=== WORK TO BE COMPLETED ===
Hunt through the entries for the word "routability" and copy each line in which it appears.

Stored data
============
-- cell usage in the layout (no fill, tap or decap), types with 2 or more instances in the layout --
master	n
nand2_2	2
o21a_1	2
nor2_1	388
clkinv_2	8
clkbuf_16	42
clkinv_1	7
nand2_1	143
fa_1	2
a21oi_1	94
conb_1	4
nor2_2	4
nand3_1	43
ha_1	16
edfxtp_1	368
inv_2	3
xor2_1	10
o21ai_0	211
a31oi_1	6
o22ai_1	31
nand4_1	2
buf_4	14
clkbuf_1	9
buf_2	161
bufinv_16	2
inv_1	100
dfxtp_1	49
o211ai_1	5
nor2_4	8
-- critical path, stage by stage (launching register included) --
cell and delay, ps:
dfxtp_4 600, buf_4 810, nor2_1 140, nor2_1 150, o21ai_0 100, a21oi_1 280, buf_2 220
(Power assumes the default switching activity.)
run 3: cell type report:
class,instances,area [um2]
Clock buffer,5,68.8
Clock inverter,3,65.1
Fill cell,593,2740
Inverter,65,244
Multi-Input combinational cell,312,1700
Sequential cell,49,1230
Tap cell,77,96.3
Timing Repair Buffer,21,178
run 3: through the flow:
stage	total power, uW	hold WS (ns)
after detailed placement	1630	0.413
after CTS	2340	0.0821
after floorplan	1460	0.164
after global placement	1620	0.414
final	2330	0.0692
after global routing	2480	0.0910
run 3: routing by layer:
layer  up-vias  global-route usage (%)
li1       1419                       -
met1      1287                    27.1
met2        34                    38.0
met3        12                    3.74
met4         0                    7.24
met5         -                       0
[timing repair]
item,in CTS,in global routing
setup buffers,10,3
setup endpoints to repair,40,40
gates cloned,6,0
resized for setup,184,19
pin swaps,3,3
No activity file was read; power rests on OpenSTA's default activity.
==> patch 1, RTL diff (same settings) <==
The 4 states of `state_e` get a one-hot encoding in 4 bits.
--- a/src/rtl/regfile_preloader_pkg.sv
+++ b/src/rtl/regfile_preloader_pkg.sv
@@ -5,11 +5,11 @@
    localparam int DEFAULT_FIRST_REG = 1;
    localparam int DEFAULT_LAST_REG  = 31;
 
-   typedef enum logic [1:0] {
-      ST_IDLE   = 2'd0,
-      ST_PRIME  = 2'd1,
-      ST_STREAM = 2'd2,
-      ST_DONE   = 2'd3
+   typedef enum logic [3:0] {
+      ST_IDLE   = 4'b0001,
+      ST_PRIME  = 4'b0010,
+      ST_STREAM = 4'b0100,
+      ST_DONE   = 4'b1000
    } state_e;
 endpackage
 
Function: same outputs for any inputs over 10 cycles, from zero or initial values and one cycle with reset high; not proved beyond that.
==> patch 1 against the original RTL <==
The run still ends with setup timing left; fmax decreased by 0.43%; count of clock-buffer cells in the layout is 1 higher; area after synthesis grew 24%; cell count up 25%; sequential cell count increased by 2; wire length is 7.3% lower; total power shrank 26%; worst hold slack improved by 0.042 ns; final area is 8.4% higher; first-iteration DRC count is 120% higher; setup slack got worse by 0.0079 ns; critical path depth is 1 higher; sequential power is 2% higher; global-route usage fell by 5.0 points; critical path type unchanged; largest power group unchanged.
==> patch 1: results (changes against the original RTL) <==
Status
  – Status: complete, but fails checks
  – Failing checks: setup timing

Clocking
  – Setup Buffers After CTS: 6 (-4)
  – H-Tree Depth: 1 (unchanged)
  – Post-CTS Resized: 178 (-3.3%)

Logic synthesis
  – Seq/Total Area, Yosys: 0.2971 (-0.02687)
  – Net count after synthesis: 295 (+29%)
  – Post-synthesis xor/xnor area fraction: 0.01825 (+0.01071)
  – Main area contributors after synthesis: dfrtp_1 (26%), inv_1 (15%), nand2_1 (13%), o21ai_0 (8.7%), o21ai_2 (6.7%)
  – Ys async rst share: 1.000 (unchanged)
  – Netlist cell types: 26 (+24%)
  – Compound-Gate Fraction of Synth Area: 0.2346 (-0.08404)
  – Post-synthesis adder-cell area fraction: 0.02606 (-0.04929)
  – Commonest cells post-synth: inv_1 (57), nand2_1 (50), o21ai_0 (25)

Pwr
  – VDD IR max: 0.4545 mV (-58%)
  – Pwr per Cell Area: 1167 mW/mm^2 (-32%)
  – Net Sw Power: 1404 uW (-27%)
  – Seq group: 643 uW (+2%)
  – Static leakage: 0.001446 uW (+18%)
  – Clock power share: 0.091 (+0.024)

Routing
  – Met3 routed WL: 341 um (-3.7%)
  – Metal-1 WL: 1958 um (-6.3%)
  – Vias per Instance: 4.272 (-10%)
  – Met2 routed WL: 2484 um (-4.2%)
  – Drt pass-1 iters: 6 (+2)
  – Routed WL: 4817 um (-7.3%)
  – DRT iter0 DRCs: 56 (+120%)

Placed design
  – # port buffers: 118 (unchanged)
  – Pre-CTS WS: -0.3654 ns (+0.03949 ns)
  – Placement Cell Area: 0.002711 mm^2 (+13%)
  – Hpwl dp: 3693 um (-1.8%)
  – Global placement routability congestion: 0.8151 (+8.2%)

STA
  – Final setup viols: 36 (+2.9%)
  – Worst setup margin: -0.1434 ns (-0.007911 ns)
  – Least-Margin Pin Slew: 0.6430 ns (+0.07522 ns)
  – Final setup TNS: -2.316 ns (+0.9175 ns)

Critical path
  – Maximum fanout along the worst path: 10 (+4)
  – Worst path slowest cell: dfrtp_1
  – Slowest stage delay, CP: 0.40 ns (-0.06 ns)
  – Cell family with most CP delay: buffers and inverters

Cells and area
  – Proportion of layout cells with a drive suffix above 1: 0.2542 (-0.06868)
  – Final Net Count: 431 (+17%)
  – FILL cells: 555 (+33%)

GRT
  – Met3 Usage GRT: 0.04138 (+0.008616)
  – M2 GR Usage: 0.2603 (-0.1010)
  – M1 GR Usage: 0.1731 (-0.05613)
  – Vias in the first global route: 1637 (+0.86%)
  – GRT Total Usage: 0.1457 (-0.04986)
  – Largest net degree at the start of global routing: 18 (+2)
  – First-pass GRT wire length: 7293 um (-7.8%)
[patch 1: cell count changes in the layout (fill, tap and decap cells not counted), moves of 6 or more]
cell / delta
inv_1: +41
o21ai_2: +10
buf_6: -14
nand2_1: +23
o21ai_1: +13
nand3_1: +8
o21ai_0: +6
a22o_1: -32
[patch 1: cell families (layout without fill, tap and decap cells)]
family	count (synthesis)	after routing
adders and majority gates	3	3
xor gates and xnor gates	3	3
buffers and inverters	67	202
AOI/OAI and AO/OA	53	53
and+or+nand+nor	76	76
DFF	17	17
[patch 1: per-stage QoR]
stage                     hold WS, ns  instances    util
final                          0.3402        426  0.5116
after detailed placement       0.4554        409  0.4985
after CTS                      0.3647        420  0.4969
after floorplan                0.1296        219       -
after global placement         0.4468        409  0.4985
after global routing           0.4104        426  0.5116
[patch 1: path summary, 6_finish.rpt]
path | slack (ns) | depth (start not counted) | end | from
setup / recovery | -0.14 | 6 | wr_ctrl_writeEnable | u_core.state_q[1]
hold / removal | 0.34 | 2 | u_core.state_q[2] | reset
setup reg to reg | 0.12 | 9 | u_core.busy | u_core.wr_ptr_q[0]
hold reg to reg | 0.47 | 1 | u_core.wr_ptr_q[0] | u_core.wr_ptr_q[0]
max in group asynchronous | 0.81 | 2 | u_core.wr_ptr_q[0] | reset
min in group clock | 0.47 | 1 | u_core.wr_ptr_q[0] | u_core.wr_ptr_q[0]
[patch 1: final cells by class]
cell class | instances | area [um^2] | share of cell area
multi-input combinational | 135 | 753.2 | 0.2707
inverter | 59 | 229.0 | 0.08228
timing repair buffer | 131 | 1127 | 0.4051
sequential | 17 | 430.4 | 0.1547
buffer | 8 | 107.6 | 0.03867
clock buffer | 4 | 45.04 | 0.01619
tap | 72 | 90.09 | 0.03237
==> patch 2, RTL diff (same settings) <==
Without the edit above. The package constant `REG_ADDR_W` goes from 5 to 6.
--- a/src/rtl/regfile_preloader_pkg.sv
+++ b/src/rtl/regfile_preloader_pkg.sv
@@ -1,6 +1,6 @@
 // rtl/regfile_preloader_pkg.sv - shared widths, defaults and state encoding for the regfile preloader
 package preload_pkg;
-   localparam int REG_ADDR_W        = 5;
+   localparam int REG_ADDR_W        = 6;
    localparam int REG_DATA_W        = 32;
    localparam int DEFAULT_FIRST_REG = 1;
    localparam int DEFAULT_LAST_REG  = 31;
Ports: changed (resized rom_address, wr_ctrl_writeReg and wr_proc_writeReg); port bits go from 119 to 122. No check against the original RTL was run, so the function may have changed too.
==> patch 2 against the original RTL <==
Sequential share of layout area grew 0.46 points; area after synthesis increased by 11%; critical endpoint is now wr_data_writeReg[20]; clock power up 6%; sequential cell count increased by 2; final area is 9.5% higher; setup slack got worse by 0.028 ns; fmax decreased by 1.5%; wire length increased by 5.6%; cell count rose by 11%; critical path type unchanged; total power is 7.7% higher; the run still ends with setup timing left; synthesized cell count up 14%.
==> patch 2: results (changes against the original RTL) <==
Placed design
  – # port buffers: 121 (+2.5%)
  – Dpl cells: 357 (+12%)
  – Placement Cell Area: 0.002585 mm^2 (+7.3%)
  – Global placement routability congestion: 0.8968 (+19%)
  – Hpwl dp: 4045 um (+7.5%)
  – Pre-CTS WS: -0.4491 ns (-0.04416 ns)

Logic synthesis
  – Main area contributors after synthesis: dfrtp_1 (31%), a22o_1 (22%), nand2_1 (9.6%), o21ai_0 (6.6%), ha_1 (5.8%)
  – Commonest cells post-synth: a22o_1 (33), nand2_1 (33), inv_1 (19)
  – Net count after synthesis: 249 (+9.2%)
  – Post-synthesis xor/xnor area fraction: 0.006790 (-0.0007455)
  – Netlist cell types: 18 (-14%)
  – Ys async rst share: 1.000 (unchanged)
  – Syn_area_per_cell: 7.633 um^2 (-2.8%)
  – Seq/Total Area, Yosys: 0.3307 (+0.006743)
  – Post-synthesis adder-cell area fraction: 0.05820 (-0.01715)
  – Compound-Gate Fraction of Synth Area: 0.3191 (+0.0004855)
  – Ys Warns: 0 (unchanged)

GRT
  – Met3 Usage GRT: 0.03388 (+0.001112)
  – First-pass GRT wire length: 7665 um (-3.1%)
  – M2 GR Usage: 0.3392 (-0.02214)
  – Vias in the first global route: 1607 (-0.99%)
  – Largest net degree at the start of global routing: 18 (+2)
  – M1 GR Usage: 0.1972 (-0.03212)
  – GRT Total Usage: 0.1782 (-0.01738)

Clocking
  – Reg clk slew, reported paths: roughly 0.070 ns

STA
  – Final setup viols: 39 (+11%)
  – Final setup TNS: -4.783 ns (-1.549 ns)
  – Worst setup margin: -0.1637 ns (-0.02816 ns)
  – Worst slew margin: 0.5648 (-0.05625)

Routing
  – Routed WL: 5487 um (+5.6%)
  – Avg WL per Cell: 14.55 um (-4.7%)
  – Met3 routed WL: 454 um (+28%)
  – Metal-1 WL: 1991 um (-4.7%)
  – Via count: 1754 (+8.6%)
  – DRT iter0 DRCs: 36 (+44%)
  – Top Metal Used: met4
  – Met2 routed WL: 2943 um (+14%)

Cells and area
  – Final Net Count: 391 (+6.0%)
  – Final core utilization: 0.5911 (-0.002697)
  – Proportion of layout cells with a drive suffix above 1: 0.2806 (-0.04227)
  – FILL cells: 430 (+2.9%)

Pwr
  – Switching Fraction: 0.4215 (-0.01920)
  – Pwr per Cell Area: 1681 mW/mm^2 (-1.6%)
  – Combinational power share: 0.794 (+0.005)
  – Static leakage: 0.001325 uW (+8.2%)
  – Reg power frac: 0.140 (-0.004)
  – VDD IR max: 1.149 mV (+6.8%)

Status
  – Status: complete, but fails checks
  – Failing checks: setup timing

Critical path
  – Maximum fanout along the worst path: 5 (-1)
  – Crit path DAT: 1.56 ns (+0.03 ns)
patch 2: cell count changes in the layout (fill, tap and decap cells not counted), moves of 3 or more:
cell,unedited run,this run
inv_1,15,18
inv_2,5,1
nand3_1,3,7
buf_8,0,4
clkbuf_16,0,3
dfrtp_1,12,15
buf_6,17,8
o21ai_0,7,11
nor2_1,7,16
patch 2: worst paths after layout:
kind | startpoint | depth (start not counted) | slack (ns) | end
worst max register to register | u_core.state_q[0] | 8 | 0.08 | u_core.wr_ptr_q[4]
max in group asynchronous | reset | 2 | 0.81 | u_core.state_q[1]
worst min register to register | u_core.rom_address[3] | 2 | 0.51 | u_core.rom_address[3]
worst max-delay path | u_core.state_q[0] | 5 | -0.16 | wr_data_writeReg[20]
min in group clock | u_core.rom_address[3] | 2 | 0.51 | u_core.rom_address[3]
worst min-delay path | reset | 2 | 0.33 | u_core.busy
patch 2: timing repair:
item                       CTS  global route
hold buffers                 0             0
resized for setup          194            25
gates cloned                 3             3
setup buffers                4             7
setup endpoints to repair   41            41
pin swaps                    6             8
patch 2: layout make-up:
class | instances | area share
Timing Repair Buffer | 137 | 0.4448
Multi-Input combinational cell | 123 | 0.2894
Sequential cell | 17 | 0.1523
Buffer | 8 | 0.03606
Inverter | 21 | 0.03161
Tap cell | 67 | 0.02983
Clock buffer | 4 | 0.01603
============
=== OUTPUT ===
  – Global placement routability congestion: 0.8151 (+8.2%)
  – Global placement routability congestion: 0.8968 (+19%)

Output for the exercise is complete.